PROMPT: Return exactly those lines of the material below that fall between the line holding "inverters,21,78.8" and the line holding "cell and delay", inclusive.

______

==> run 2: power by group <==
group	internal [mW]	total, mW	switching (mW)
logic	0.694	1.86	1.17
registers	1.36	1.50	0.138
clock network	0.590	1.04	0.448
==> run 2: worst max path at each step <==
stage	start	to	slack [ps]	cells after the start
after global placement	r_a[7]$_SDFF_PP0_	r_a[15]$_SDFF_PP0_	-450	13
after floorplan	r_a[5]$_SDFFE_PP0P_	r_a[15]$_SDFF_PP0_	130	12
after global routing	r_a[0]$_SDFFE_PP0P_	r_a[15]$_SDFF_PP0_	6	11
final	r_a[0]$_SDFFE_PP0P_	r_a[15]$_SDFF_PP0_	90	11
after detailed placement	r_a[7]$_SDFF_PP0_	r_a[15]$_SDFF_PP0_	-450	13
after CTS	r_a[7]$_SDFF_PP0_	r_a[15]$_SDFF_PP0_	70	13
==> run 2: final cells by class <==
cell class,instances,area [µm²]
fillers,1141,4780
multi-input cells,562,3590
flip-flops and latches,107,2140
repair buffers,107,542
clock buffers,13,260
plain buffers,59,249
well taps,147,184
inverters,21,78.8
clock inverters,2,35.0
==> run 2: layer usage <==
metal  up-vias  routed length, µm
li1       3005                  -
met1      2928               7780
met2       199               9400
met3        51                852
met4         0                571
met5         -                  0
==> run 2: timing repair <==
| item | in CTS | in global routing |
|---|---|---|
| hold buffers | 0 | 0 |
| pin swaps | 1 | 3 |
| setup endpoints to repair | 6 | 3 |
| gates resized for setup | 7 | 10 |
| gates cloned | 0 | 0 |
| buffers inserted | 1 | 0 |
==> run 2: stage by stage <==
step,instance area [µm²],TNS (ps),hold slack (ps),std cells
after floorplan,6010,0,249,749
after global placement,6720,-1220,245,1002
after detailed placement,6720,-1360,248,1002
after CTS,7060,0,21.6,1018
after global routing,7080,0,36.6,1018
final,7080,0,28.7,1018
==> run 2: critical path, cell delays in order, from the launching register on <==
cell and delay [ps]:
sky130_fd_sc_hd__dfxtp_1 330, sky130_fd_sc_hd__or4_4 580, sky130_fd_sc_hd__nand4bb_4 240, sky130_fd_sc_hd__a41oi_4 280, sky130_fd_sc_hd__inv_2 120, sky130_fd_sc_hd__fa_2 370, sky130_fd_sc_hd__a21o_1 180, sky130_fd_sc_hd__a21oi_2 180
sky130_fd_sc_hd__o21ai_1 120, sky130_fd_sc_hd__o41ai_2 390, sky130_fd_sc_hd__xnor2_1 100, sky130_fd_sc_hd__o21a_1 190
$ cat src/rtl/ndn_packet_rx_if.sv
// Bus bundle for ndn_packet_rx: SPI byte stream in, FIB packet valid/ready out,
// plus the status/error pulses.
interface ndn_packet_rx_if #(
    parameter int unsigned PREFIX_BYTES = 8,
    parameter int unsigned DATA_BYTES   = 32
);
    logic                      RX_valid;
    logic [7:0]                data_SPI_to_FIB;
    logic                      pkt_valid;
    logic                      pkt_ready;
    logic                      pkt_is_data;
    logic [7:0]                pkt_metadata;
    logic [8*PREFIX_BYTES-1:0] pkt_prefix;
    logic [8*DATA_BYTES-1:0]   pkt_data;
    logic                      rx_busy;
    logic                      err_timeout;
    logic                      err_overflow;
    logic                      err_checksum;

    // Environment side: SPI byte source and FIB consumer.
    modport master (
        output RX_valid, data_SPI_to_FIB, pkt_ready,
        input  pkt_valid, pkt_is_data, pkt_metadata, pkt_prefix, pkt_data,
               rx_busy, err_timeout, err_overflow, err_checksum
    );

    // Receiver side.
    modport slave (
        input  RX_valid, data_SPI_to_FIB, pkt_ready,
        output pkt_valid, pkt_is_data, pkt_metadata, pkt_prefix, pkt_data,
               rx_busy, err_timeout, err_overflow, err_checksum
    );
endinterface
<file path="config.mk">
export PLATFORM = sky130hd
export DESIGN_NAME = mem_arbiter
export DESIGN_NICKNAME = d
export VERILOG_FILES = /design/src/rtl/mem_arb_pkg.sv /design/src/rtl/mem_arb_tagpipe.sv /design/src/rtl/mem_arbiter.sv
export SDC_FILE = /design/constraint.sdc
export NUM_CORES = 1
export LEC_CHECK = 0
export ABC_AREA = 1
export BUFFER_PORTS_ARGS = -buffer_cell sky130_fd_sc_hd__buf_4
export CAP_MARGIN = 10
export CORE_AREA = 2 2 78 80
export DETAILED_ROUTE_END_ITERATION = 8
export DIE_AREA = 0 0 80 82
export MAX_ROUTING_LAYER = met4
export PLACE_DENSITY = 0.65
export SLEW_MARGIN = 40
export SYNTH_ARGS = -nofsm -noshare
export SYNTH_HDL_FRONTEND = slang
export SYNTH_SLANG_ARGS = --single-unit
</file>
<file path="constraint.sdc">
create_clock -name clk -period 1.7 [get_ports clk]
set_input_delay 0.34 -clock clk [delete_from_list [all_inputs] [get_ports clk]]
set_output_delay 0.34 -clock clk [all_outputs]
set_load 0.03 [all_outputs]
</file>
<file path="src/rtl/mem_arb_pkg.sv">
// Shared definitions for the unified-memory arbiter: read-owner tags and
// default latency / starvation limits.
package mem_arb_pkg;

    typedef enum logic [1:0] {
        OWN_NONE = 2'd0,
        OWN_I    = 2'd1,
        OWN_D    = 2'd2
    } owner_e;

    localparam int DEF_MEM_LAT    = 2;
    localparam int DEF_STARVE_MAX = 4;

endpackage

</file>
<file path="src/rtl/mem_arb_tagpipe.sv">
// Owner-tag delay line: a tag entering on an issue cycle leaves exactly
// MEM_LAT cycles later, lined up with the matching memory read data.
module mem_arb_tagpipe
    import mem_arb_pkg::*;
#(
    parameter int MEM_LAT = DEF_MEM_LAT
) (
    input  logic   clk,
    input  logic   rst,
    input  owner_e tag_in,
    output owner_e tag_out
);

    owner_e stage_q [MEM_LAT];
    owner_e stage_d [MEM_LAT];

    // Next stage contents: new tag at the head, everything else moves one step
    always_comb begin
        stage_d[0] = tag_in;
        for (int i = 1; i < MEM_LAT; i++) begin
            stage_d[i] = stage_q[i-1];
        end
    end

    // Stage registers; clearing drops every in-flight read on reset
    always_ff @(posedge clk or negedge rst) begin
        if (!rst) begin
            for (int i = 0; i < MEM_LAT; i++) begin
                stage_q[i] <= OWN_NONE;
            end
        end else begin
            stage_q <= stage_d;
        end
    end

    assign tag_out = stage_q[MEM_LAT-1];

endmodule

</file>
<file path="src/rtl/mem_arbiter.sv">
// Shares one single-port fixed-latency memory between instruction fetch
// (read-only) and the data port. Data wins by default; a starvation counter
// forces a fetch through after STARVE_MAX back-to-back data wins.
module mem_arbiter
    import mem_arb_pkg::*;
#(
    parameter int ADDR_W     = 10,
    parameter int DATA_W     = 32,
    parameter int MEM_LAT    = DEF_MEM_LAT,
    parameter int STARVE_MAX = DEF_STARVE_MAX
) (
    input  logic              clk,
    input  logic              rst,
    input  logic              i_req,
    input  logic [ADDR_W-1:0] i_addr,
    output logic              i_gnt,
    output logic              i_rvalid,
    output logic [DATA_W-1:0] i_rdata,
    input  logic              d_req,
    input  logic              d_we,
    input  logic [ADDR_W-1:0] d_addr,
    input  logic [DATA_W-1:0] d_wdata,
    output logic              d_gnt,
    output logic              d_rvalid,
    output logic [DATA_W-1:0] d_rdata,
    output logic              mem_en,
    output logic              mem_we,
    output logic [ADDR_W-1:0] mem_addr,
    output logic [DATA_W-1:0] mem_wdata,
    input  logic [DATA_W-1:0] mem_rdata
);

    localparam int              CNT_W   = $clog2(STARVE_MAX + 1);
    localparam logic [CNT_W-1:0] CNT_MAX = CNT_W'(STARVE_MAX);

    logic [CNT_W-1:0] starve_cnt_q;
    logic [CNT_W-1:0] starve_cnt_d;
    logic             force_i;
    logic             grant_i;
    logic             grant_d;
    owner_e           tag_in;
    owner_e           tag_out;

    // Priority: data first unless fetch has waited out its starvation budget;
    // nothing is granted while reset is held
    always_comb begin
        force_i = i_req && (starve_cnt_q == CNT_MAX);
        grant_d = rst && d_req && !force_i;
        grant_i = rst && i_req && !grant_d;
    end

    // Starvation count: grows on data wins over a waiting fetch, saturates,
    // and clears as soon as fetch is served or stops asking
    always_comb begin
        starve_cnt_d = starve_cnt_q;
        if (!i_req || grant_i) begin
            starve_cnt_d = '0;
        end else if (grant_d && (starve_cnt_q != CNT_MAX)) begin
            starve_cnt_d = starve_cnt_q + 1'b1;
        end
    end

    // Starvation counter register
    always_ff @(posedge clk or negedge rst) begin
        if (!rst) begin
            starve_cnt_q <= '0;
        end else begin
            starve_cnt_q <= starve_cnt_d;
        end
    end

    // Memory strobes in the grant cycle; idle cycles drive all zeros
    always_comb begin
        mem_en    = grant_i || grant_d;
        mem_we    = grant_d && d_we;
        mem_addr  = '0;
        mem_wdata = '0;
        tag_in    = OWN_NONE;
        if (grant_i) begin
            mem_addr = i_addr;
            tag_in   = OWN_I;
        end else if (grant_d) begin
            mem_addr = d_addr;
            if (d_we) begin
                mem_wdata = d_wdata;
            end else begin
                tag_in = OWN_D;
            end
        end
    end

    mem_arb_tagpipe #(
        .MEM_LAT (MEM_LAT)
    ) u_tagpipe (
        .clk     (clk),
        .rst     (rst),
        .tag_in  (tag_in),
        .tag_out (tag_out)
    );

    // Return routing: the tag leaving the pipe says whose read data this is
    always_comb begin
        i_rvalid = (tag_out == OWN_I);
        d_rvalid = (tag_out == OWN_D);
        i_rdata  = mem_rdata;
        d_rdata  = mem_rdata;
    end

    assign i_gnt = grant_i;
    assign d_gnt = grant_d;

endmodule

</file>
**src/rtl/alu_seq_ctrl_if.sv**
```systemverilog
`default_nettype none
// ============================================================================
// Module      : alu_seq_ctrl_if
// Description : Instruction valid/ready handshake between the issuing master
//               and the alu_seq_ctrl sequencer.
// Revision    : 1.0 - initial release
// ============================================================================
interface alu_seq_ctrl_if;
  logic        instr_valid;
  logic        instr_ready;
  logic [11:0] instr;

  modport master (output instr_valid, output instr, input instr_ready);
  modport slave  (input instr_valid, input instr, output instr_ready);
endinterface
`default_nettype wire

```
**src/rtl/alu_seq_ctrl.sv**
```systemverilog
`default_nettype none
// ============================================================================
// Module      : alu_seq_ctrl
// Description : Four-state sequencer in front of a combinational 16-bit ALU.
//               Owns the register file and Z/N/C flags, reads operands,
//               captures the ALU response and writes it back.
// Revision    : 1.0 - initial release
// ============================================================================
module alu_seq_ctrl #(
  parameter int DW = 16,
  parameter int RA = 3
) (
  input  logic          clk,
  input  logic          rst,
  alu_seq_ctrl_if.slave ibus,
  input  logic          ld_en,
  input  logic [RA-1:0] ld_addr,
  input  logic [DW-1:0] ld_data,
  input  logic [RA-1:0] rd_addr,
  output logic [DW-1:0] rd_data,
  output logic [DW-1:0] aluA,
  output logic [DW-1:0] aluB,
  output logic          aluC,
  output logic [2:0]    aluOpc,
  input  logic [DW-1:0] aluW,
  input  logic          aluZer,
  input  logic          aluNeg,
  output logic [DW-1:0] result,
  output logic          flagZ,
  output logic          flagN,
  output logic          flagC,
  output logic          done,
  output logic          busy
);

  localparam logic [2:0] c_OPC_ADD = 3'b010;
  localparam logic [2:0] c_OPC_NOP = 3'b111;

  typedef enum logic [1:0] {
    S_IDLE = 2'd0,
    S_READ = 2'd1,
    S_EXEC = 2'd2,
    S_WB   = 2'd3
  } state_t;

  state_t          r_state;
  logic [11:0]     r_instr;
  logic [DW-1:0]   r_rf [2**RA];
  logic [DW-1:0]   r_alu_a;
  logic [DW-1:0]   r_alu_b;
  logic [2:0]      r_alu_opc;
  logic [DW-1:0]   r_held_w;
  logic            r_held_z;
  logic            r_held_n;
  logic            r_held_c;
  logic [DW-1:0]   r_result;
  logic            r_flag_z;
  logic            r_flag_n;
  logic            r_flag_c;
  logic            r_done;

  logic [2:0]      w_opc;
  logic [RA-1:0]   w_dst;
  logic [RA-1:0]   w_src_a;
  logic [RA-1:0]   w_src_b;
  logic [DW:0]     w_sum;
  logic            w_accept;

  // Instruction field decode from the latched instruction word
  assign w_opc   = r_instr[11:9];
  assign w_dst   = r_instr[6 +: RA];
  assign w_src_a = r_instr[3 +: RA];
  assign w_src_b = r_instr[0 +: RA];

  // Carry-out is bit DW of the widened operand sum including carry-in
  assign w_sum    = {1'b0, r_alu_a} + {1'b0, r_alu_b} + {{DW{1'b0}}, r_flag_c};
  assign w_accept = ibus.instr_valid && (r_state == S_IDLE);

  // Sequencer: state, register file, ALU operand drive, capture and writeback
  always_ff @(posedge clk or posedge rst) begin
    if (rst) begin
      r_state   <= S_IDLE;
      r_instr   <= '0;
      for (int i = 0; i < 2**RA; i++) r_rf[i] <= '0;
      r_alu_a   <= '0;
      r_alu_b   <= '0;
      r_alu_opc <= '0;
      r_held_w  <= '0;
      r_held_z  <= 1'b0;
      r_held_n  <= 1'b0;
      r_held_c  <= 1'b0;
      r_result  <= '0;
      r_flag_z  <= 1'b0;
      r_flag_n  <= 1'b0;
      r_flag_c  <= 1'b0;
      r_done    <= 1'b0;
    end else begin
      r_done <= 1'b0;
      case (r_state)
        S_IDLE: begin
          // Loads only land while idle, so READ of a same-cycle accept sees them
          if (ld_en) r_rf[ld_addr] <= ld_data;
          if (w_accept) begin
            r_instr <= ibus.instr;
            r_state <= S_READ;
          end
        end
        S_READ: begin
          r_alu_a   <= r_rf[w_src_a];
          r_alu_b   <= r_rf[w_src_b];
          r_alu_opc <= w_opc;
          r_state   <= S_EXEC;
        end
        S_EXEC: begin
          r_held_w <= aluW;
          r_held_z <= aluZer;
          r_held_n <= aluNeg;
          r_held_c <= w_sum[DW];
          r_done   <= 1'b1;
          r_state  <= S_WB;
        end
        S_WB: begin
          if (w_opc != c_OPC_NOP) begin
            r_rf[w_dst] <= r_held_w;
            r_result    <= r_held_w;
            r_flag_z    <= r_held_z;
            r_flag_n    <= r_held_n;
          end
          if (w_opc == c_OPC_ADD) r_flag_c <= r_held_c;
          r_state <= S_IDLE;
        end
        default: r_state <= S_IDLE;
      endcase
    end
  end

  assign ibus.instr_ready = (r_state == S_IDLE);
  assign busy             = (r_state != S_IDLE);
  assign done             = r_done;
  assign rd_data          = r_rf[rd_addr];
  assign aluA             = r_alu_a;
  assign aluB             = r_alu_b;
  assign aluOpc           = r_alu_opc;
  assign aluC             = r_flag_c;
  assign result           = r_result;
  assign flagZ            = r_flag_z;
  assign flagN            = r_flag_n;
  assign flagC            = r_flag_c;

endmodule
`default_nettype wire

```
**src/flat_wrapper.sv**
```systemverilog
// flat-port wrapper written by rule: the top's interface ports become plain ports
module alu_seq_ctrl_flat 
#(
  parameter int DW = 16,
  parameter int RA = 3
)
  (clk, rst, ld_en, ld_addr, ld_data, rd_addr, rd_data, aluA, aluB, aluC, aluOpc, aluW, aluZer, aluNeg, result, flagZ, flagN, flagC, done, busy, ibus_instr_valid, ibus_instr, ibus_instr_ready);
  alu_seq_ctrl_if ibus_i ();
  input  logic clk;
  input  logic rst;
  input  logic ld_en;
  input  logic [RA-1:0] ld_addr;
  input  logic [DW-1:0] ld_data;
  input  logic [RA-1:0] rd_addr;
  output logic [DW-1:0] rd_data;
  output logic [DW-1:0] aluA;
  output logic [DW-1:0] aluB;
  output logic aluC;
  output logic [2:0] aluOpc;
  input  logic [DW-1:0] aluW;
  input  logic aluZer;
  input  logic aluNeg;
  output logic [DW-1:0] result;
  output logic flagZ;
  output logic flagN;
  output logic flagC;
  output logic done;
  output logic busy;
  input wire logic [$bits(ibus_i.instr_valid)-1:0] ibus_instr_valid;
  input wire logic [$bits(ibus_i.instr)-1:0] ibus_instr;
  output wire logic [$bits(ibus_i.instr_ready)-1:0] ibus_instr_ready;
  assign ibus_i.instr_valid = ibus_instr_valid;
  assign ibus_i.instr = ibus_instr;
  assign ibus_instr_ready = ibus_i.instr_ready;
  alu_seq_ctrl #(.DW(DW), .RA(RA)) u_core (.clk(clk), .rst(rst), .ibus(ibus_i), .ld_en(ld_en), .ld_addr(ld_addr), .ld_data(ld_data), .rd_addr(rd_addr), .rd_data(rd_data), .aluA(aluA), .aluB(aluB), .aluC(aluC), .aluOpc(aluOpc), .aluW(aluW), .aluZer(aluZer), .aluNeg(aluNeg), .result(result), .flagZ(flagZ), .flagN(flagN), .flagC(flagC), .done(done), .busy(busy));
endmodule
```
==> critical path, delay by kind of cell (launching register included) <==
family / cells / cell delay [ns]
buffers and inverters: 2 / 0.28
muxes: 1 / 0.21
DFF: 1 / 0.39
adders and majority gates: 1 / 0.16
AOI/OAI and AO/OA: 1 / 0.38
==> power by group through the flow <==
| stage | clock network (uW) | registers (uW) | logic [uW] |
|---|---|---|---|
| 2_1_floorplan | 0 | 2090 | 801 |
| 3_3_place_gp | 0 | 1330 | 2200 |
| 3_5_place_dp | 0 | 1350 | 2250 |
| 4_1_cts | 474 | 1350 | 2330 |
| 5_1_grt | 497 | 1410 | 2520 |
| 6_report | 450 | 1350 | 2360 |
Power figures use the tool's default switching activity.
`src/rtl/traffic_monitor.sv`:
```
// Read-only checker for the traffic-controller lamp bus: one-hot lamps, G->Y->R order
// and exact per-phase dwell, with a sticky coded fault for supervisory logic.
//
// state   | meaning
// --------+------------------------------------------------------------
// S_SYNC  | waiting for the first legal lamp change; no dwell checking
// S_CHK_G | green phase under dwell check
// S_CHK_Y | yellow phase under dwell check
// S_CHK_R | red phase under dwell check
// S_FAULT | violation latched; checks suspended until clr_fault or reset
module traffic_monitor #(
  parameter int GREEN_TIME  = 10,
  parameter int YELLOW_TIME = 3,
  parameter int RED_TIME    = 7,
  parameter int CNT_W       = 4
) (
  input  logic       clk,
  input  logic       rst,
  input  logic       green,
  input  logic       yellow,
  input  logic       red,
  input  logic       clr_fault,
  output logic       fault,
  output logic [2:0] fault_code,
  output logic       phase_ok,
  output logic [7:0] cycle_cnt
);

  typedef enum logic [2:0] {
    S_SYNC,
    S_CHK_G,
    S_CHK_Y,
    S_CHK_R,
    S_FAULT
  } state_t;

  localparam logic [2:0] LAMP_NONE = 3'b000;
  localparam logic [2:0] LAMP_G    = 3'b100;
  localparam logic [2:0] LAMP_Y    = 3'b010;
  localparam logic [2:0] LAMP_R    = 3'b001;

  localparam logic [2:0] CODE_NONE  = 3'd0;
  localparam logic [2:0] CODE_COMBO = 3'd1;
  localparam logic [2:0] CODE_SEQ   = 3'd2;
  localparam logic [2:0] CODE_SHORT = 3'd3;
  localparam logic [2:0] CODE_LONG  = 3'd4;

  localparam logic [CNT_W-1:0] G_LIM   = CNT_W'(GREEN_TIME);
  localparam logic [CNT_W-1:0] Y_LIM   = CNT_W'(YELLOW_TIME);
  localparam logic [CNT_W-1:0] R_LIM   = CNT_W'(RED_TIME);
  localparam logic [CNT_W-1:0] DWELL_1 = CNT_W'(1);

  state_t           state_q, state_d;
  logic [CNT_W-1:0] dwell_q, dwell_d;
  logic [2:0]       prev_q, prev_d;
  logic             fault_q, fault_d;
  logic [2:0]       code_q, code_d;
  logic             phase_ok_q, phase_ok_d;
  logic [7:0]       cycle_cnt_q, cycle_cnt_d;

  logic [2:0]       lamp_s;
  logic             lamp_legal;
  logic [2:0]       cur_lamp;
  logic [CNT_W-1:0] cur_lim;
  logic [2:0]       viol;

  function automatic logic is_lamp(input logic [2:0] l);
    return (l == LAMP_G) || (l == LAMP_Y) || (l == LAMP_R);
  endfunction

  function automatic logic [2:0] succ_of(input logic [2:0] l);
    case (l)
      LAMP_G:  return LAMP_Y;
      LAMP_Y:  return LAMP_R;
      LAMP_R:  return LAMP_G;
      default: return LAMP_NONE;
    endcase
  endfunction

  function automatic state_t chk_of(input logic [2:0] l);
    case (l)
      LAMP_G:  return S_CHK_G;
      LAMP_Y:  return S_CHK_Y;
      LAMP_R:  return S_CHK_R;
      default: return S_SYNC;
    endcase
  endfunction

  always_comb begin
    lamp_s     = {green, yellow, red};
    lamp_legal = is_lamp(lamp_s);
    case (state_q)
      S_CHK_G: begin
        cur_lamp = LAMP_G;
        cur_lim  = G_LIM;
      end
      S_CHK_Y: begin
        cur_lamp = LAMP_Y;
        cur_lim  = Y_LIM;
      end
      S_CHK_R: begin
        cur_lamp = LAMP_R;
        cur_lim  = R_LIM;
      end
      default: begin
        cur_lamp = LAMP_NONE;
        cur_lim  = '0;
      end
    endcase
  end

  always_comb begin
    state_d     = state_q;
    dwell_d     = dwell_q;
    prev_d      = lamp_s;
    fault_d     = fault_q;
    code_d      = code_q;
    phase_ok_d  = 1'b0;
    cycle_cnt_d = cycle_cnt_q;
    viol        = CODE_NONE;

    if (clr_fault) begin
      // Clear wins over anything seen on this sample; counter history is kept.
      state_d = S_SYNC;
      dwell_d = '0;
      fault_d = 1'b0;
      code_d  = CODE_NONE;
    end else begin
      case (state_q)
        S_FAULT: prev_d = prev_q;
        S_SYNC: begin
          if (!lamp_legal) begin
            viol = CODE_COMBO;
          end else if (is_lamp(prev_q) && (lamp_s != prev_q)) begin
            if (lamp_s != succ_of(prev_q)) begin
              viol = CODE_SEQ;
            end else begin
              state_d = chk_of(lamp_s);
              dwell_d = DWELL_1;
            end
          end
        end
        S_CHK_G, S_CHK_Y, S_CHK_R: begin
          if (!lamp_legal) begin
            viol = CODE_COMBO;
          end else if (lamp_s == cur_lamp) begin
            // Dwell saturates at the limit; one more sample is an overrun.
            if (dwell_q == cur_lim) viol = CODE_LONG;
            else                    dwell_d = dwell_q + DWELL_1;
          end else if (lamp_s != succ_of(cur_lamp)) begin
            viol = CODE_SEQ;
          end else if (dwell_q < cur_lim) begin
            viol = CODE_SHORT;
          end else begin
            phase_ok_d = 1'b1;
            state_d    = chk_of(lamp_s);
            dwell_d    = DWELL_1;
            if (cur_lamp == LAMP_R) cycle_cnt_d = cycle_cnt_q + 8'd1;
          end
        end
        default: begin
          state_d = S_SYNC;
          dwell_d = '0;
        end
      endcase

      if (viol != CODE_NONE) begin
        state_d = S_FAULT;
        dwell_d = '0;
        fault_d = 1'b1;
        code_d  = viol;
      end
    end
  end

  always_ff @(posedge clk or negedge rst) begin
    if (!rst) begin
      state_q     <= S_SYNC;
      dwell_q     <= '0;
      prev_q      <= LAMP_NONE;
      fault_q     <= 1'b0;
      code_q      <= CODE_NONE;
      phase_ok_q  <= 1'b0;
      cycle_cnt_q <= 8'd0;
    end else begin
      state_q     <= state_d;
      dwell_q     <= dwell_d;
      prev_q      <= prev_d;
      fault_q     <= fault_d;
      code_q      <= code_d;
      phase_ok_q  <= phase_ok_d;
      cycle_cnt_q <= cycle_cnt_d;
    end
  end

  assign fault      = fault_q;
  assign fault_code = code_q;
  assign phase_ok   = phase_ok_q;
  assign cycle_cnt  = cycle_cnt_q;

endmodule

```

______

TASK OUTPUT:
inverters,21,78.8
clock inverters,2,35.0
==> run 2: layer usage <==
metal  up-vias  routed length, µm
li1       3005                  -
met1      2928               7780
met2       199               9400
met3        51                852
met4         0                571
met5         -                  0
==> run 2: timing repair <==
| item | in CTS | in global routing |
|---|---|---|
| hold buffers | 0 | 0 |
| pin swaps | 1 | 3 |
| setup endpoints to repair | 6 | 3 |
| gates resized for setup | 7 | 10 |
| gates cloned | 0 | 0 |
| buffers inserted | 1 | 0 |
==> run 2: stage by stage <==
step,instance area [µm²],TNS (ps),hold slack (ps),std cells
after floorplan,6010,0,249,749
after global placement,6720,-1220,245,1002
after detailed placement,6720,-1360,248,1002
after CTS,7060,0,21.6,1018
after global routing,7080,0,36.6,1018
final,7080,0,28.7,1018
==> run 2: critical path, cell delays in order, from the launching register on <==
cell and delay [ps]:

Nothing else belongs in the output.